### DATASET ENTRIES
※ ※ ※

$ cat src/rtl/core/pcmac_pkg.sv
// Shared types and constants for the per-channel moving average change unit.
// No dependencies; every other file in rtl/core imports this package.
`default_nettype none

package pcmac_pkg;

    localparam int WINDOW_DEF   = 20;
    localparam int CHANNELS_DEF = 64;

    localparam int CH_W       = 6;
    localparam int STAMP_W    = 31;
    localparam int AVG_W      = 32;
    localparam int DIFF_W     = 32;
    localparam int IN_DATA_W  = 40;
    localparam int OUT_DATA_W = 32;

    // result queue behind the pipeline
    localparam int OUT_DEPTH = 16;
    localparam int OUT_AW    = $clog2(OUT_DEPTH);
    localparam int OUT_CNT_W = $clog2(OUT_DEPTH + 1);

    typedef enum logic {
        ACT_SAMPLE = 1'b0,
        ACT_CLEAR  = 1'b1
    } t_action;

    typedef struct packed {
        logic                    changed;
        logic signed [AVG_W-1:0] average;
    } t_result;

    // exact window sum width: one interval plus log2 of the window
    function automatic int sum_width(input int window);
        return AVG_W + $clog2(window);
    endfunction

endpackage

`default_nettype wire

$ cat src/rtl/core/pcmac_outq.sv
// Result queue between the fixed-latency pipeline and the output stream.
// Register-based FIFO of OUT_DEPTH entries. Depends on pcmac_pkg.
`default_nettype none

module pcmac_outq
    import pcmac_pkg::*;
(
    input  wire logic    i_clk,
    input  wire logic    i_rst_n,
    input  wire logic    i_push,
    input  wire t_result i_data,
    input  wire logic    i_pop,
    output logic         o_valid,
    output t_result      o_data
);

    t_result              r_mem [OUT_DEPTH];
    logic [OUT_AW-1:0]    r_wr_ptr;
    logic [OUT_AW-1:0]    r_rd_ptr;
    logic [OUT_CNT_W-1:0] r_count;
    logic                 pop_ok;

    assign pop_ok = i_pop && (r_count != '0);

    always_ff @(posedge i_clk) begin
        if (i_push) begin
            r_mem[r_wr_ptr] <= i_data;
        end
    end

    always_ff @(posedge i_clk) begin
        if (!i_rst_n) begin
            r_wr_ptr <= '0;
            r_rd_ptr <= '0;
            r_count  <= '0;
        end else begin
            if (i_push) begin
                r_wr_ptr <= r_wr_ptr + 1'b1;
            end
            if (pop_ok) begin
                r_rd_ptr <= r_rd_ptr + 1'b1;
            end
            r_count <= r_count + OUT_CNT_W'(i_push) - OUT_CNT_W'(pop_ok);
        end
    end

    assign o_valid = r_count != '0;
    assign o_data  = r_mem[r_rd_ptr];

endmodule

`default_nettype wire

$ cat config.mk
export PLATFORM = sky130hd
export DESIGN_NAME = pcmac_outq
export DESIGN_NICKNAME = d
export VERILOG_FILES = /design/src/rtl/core/pcmac_pkg.sv /design/src/rtl/core/pcmac_outq.sv
export SDC_FILE = /design/constraint.sdc
export NUM_CORES = 1
export LEC_CHECK = 0
export BUFFER_PORTS_ARGS = -buffer_cell sky130_fd_sc_hd__buf_2
export CORE_MARGIN = 4
export CORE_UTILIZATION = 55
export DETAILED_ROUTE_END_ITERATION = 10
export PLACE_DENSITY = 0.75
export SETUP_SLACK_MARGIN = 0.15
export SLEW_MARGIN = 20
export SYNTH_ARGS = -nofsm -noshare
export SYNTH_HDL_FRONTEND = slang
export SYNTH_SLANG_ARGS = --single-unit
$ cat constraint.sdc
create_clock -name i_clk -period 2.8 [get_ports i_clk]
set_input_delay 0.28 -clock i_clk [delete_from_list [all_inputs] [get_ports i_clk]]
set_output_delay 0.28 -clock i_clk [all_outputs]
set_load 0.01 [all_outputs]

※ ※ ※

### EXERCISE AIM
For this exercise, output the records in full, exactly.

### YOUR RESPONSE
$ cat src/rtl/core/pcmac_pkg.sv
// Shared types and constants for the per-channel moving average change unit.
// No dependencies; every other file in rtl/core imports this package.
`default_nettype none

package pcmac_pkg;

    localparam int WINDOW_DEF   = 20;
    localparam int CHANNELS_DEF = 64;

    localparam int CH_W       = 6;
    localparam int STAMP_W    = 31;
    localparam int AVG_W      = 32;
    localparam int DIFF_W     = 32;
    localparam int IN_DATA_W  = 40;
    localparam int OUT_DATA_W = 32;

    // result queue behind the pipeline
    localparam int OUT_DEPTH = 16;
    localparam int OUT_AW    = $clog2(OUT_DEPTH);
    localparam int OUT_CNT_W = $clog2(OUT_DEPTH + 1);

    typedef enum logic {
        ACT_SAMPLE = 1'b0,
        ACT_CLEAR  = 1'b1
    } t_action;

    typedef struct packed {
        logic                    changed;
        logic signed [AVG_W-1:0] average;
    } t_result;

    // exact window sum width: one interval plus log2 of the window
    function automatic int sum_width(input int window);
        return AVG_W + $clog2(window);
    endfunction

endpackage

`default_nettype wire

$ cat src/rtl/core/pcmac_outq.sv
// Result queue between the fixed-latency pipeline and the output stream.
// Register-based FIFO of OUT_DEPTH entries. Depends on pcmac_pkg.
`default_nettype none

module pcmac_outq
    import pcmac_pkg::*;
(
    input  wire logic    i_clk,
    input  wire logic    i_rst_n,
    input  wire logic    i_push,
    input  wire t_result i_data,
    input  wire logic    i_pop,
    output logic         o_valid,
    output t_result      o_data
);

    t_result              r_mem [OUT_DEPTH];
    logic [OUT_AW-1:0]    r_wr_ptr;
    logic [OUT_AW-1:0]    r_rd_ptr;
    logic [OUT_CNT_W-1:0] r_count;
    logic                 pop_ok;

    assign pop_ok = i_pop && (r_count != '0);

    always_ff @(posedge i_clk) begin
        if (i_push) begin
            r_mem[r_wr_ptr] <= i_data;
        end
    end

    always_ff @(posedge i_clk) begin
        if (!i_rst_n) begin
            r_wr_ptr <= '0;
            r_rd_ptr <= '0;
            r_count  <= '0;
        end else begin
            if (i_push) begin
                r_wr_ptr <= r_wr_ptr + 1'b1;
            end
            if (pop_ok) begin
                r_rd_ptr <= r_rd_ptr + 1'b1;
            end
            r_count <= r_count + OUT_CNT_W'(i_push) - OUT_CNT_W'(pop_ok);
        end
    end

    assign o_valid = r_count != '0;
    assign o_data  = r_mem[r_rd_ptr];

endmodule

`default_nettype wire

$ cat config.mk
export PLATFORM = sky130hd
export DESIGN_NAME = pcmac_outq
export DESIGN_NICKNAME = d
export VERILOG_FILES = /design/src/rtl/core/pcmac_pkg.sv /design/src/rtl/core/pcmac_outq.sv
export SDC_FILE = /design/constraint.sdc
export NUM_CORES = 1
export LEC_CHECK = 0
export BUFFER_PORTS_ARGS = -buffer_cell sky130_fd_sc_hd__buf_2
export CORE_MARGIN = 4
export CORE_UTILIZATION = 55
export DETAILED_ROUTE_END_ITERATION = 10
export PLACE_DENSITY = 0.75
export SETUP_SLACK_MARGIN = 0.15
export SLEW_MARGIN = 20
export SYNTH_ARGS = -nofsm -noshare
export SYNTH_HDL_FRONTEND = slang
export SYNTH_SLANG_ARGS = --single-unit
$ cat constraint.sdc
create_clock -name i_clk -period 2.8 [get_ports i_clk]
set_input_delay 0.28 -clock i_clk [delete_from_list [all_inputs] [get_ports i_clk]]
set_output_delay 0.28 -clock i_clk [all_outputs]
set_load 0.01 [all_outputs]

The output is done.